Further research is also needed to identify the mechanisms of action and address the question of whether improved outcomes are due to the specific features of modified sound or simply expectation bias. There is some suggestion in the findings of this review that features of the protocol itself may have had a positive impact, separate from the modified music. For example, Porges et al. [33] identified that listening to any music, filtered or unfiltered, improved spontaneous speech, behaviour, and hearing sensitivity in children who had been prenatally exposed to cocaine. A number of reasons were suggested for these findings, including that the music selected (Disney movie soundtracks) may have provided sufficient challenge to the middle ear muscles to result in improved functionality even without filtering. Another study by Porges et al. [7] similarly found that children with ASD who listened to filtered music showed improvement across a variety of outcomes when compared to no music, but only performed better on a few outcomes compared to unfiltered music. This suggests that listening to any music may be beneficial, at least to some degree.
5.1. Limitations
A key limitation of this review is the inconsistency in terminology used to name and describe these kinds of interventions. To address this issue, we used very broad search terms and conducted backward searches of the study reference lists. We also limited our search to studies published from 2010 onwards, and the Scopus search was restricted to only keywords, due to an excessive number of titles resulting from the broader search. These changes were made to ensure a feasible search size and based on the dates of publication of one of the leading authors in the field, Stephen Porges. However, due to these restrictions, we acknowledge that some studies may have been inadvertently missed in our summary of the literature on this topic.
5.2. Implications
Overall, results of the review suggest that sound-based interventions, as “bottom-up therapies,” offer a promising avenue to address behavioural and emotional dysregulation, with most studies examining interventions similar to the SSP. SSP is portable and has potential as an at-home adjunct to traditional therapy. “Bottom-up” approaches such as these may currently be less well used by occupational therapists, perhaps due to evidence that functional goals are more effectively achieved through “top-down” strategies [39]. However, this review provides some support for the hypothesis that “bottom-up” approaches (such as sound-based interventions) may promote greater benefit from “top-down” therapies and should be considered a part of a multidisciplinary package of treatment to support improved occupational performance.

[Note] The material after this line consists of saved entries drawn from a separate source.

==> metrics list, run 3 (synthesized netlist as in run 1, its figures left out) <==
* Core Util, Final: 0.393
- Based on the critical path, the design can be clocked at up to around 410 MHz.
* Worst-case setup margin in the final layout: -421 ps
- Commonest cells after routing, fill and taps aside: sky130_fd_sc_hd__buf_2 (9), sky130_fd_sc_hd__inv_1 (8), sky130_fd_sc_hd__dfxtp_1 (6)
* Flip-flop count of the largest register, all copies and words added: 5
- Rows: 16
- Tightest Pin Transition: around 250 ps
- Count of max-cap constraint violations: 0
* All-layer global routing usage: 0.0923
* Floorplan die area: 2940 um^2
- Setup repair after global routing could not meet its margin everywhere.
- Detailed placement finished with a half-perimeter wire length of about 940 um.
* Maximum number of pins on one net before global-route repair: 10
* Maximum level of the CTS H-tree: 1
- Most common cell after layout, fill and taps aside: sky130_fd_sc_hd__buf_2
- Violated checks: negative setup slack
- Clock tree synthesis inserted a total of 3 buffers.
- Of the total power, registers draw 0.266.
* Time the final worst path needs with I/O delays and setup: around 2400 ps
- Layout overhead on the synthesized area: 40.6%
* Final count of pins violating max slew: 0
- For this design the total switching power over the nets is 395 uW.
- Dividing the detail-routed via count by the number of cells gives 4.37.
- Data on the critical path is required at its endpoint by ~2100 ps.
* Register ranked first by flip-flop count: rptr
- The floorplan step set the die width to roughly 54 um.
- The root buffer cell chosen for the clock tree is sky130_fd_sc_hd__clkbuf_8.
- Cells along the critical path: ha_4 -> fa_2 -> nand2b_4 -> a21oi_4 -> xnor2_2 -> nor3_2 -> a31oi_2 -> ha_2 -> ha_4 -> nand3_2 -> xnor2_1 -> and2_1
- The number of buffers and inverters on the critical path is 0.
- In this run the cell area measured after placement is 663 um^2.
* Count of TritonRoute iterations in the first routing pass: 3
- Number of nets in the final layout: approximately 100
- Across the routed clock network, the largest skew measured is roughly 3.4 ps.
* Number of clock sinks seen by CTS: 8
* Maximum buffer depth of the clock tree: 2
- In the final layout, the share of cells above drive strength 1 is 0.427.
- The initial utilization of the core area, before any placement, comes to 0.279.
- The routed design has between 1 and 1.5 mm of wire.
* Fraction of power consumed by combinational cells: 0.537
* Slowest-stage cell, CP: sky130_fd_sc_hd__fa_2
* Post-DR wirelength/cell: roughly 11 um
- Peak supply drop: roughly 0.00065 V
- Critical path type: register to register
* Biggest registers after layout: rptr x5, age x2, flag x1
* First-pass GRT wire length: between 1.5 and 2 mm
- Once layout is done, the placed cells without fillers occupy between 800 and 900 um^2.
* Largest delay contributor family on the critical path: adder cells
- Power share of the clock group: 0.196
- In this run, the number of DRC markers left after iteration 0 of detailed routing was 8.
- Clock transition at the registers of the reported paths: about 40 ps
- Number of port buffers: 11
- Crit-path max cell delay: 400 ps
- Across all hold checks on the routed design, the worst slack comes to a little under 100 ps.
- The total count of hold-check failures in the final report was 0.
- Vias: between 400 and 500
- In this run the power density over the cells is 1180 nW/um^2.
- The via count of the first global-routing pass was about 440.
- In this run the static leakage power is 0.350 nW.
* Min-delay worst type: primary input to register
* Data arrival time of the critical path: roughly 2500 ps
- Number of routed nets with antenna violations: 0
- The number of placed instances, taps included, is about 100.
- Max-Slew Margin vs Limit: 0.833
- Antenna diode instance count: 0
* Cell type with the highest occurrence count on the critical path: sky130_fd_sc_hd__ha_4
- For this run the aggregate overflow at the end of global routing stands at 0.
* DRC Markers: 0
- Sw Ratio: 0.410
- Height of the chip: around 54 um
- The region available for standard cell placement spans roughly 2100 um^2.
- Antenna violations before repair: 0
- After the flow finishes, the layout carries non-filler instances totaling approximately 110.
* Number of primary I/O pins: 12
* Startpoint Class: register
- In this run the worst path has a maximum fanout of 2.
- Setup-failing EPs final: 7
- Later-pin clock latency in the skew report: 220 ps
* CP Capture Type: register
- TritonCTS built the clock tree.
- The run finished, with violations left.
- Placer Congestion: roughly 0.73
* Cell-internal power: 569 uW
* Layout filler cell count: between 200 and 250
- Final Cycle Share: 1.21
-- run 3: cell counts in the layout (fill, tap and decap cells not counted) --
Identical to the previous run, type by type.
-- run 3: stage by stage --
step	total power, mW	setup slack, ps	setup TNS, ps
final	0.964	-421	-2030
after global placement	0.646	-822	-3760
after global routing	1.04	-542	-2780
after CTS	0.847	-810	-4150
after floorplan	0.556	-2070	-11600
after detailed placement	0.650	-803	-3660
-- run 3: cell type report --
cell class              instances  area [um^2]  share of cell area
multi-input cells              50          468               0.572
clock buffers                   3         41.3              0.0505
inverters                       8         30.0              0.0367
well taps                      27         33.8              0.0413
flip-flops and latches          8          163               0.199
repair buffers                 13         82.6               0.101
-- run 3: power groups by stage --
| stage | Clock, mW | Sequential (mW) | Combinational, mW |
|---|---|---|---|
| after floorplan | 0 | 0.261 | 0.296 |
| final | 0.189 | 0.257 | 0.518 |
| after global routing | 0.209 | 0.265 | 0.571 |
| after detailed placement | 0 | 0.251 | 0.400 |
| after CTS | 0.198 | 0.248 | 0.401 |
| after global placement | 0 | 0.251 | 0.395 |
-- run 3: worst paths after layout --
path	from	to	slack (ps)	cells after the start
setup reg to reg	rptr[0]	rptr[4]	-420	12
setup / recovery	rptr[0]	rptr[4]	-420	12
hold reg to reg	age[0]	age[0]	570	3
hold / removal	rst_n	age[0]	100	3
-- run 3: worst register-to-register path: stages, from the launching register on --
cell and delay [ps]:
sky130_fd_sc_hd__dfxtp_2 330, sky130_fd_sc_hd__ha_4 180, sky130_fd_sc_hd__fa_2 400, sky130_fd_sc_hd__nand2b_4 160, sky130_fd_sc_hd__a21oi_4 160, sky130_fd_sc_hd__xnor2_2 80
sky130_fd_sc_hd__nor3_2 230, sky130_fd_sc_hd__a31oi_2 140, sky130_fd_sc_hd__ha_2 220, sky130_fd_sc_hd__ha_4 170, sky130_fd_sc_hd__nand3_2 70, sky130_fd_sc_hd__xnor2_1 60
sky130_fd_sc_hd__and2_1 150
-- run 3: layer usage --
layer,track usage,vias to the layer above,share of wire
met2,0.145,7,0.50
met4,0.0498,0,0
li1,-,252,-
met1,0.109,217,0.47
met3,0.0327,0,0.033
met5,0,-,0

Overall, the results of this review provide preliminary evidence that sound-based interventions can improve social behaviour, language, communication, auditory sensitivity, and emotional outcomes. However, the evidence for SSP and related approaches included numerous case studies and small pre-post trials, with some inconsistencies between studies and a need for higher quality evidence. At this stage, occupational therapists should be mindful of the limitations in the evidence base of the current literature when considering including sound-based therapies into their treatment plans.